_Try it_
The records sit below. Return every line in them that holds the word "buffers".

----------

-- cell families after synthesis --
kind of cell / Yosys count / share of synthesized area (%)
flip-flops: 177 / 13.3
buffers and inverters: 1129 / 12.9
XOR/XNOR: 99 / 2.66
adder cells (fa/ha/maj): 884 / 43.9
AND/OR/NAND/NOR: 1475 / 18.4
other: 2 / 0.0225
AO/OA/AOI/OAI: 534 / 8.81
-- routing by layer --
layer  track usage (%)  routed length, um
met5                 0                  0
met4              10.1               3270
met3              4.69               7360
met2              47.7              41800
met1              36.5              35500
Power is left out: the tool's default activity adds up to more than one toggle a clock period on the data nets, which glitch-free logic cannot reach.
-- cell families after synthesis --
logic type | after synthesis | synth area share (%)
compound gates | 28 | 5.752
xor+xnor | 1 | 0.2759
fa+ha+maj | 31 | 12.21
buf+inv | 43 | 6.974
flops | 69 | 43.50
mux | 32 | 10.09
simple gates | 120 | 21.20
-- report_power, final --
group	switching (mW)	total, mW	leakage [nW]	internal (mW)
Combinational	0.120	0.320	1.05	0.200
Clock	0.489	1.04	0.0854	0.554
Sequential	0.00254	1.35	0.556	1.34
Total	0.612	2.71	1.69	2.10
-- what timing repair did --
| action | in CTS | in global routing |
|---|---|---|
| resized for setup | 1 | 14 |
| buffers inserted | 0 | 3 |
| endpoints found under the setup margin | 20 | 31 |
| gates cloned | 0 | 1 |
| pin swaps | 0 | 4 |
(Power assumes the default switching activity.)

----------

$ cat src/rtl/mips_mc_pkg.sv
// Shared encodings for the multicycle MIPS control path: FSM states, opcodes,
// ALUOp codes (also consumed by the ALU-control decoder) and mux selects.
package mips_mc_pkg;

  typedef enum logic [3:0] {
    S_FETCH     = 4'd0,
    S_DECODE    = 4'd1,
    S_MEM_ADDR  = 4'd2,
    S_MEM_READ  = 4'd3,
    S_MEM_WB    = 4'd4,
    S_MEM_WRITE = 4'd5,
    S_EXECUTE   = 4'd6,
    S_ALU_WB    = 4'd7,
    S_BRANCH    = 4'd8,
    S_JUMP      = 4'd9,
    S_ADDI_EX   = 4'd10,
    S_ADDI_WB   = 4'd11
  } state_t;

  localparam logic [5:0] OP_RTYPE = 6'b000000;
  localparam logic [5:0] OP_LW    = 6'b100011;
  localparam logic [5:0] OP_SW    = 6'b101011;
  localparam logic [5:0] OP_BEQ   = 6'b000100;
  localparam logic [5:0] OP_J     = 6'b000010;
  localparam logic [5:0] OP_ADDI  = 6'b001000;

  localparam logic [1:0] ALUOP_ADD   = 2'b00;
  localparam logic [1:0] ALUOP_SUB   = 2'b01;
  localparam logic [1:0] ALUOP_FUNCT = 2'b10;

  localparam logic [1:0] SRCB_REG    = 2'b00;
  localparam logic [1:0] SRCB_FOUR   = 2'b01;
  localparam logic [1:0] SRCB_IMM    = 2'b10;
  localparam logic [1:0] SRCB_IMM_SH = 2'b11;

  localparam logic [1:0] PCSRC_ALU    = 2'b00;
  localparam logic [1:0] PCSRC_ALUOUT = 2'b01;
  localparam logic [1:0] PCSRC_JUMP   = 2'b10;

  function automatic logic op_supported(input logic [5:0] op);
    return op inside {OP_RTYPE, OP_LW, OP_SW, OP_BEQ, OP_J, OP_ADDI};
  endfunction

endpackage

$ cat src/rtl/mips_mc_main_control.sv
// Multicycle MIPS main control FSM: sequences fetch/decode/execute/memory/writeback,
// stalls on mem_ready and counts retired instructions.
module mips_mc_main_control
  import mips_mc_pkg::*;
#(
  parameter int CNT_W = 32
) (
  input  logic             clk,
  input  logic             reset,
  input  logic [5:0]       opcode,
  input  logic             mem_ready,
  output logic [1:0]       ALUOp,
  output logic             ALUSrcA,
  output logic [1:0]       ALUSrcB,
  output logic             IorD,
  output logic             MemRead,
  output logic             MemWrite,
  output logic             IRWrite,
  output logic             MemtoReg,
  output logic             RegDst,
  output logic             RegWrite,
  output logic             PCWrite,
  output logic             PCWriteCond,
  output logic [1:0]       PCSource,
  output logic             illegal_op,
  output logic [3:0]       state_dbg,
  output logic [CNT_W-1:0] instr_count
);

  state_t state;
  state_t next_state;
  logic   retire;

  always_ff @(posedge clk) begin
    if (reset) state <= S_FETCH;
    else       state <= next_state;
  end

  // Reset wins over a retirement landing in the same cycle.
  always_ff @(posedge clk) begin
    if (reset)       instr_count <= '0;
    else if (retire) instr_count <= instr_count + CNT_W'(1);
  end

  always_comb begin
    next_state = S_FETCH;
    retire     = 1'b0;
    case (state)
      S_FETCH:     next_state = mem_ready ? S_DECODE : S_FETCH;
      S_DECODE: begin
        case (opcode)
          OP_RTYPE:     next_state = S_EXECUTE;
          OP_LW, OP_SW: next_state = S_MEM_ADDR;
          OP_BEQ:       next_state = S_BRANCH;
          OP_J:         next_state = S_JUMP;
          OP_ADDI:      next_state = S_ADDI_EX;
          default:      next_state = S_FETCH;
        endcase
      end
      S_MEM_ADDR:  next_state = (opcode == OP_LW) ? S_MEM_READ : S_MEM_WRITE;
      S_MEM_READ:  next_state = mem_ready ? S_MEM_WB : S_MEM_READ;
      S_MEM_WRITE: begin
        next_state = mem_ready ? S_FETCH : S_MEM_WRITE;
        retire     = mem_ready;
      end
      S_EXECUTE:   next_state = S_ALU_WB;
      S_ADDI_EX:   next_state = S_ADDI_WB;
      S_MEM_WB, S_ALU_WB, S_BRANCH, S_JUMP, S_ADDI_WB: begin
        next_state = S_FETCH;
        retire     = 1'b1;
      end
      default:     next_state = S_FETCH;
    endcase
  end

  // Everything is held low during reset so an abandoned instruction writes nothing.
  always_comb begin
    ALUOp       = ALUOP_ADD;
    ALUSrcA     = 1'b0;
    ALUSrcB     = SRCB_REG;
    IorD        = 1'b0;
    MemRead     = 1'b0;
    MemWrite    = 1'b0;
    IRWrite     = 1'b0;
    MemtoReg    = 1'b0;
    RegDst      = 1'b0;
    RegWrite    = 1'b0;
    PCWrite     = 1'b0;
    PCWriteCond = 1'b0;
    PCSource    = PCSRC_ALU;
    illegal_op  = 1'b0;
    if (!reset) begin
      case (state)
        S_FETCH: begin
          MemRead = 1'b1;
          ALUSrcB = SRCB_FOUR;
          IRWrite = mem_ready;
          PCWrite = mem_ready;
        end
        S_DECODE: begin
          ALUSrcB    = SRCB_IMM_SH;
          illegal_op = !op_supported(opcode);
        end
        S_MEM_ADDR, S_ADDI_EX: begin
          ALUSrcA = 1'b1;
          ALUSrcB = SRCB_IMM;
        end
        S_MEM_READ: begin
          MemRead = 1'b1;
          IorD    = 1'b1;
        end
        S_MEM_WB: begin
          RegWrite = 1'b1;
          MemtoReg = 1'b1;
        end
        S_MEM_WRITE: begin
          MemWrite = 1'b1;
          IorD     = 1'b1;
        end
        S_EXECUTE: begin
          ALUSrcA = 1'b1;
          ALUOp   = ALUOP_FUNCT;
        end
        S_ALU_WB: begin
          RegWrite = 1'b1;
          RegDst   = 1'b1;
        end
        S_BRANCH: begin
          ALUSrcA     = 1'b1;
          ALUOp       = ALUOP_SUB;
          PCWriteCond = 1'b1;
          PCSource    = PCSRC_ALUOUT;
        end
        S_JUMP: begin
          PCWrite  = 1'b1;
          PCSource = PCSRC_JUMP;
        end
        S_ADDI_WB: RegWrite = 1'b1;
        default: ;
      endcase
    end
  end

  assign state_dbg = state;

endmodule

----------

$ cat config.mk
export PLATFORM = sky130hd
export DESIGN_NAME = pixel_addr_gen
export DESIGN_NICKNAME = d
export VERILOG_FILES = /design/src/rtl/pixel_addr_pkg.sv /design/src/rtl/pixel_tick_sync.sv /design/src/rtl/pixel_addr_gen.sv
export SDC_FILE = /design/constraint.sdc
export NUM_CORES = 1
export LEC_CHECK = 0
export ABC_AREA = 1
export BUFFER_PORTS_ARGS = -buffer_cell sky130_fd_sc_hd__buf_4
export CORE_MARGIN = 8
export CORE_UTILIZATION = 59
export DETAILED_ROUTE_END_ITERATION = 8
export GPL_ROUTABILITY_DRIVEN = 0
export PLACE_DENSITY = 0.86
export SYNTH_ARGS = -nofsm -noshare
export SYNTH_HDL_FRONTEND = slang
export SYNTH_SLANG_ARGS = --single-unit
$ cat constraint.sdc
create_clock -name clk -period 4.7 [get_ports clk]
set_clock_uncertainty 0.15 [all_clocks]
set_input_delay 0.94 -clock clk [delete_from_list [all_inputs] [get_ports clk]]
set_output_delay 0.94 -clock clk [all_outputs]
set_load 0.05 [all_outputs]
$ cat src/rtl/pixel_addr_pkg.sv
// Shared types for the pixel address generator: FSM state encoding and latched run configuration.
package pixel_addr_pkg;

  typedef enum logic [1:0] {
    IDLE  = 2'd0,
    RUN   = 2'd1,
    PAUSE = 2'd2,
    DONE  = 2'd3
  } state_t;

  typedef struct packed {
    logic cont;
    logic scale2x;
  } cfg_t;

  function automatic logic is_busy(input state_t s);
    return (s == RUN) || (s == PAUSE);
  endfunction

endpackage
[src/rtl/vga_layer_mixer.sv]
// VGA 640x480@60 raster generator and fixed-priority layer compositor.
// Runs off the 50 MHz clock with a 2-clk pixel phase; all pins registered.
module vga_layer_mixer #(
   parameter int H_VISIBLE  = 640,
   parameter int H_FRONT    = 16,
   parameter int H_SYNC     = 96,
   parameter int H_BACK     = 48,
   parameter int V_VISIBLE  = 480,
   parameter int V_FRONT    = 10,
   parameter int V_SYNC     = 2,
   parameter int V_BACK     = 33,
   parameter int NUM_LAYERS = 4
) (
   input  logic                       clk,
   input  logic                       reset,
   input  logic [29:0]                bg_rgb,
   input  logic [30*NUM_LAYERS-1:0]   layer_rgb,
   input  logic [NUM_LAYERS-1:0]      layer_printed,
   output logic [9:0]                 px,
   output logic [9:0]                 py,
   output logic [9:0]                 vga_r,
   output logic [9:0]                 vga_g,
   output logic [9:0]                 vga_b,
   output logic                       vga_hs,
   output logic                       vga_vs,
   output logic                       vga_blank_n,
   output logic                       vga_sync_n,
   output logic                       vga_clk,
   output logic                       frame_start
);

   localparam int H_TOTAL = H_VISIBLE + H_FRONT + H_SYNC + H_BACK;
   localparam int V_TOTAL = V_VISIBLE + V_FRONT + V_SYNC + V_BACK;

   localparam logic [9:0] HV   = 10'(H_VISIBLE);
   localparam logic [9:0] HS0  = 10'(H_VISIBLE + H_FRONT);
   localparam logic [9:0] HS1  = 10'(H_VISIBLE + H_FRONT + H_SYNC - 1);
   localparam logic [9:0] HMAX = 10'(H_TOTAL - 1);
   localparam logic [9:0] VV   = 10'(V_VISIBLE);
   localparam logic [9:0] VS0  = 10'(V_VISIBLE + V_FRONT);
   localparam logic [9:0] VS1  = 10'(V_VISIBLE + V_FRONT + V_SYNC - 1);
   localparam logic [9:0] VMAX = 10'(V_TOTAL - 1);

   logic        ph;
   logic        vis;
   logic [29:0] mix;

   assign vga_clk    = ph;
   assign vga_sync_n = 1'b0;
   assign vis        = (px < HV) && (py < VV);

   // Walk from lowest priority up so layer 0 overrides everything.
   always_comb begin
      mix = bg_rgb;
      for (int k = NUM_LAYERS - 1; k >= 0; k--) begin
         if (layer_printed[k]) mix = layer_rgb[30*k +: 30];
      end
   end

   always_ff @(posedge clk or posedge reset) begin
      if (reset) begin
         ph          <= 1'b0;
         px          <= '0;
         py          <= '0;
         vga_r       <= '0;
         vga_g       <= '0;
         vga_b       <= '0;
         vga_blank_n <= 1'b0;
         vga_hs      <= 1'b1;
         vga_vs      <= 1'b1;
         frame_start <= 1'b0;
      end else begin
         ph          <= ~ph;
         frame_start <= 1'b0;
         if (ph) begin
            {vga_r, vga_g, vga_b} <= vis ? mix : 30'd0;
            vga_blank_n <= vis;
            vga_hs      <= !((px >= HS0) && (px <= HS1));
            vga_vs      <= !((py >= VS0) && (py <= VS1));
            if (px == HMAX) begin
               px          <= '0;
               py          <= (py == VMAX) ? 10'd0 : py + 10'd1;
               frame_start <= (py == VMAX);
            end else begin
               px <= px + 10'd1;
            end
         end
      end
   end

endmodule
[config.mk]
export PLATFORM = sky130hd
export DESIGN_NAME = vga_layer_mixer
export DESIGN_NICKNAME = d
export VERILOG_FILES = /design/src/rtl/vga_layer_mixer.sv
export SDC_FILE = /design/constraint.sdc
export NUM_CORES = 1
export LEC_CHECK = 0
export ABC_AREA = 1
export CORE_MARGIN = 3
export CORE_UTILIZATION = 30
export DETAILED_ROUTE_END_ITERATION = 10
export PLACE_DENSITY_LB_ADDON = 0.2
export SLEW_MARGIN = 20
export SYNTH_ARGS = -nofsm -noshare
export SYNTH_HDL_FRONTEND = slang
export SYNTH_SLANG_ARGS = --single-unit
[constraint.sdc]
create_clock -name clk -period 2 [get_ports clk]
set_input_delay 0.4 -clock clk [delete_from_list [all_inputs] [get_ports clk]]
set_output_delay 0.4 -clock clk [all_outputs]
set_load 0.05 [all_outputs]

----------

_Result for this task_
buffers and inverters: 1129 / 12.9
| buffers inserted | 0 | 3 |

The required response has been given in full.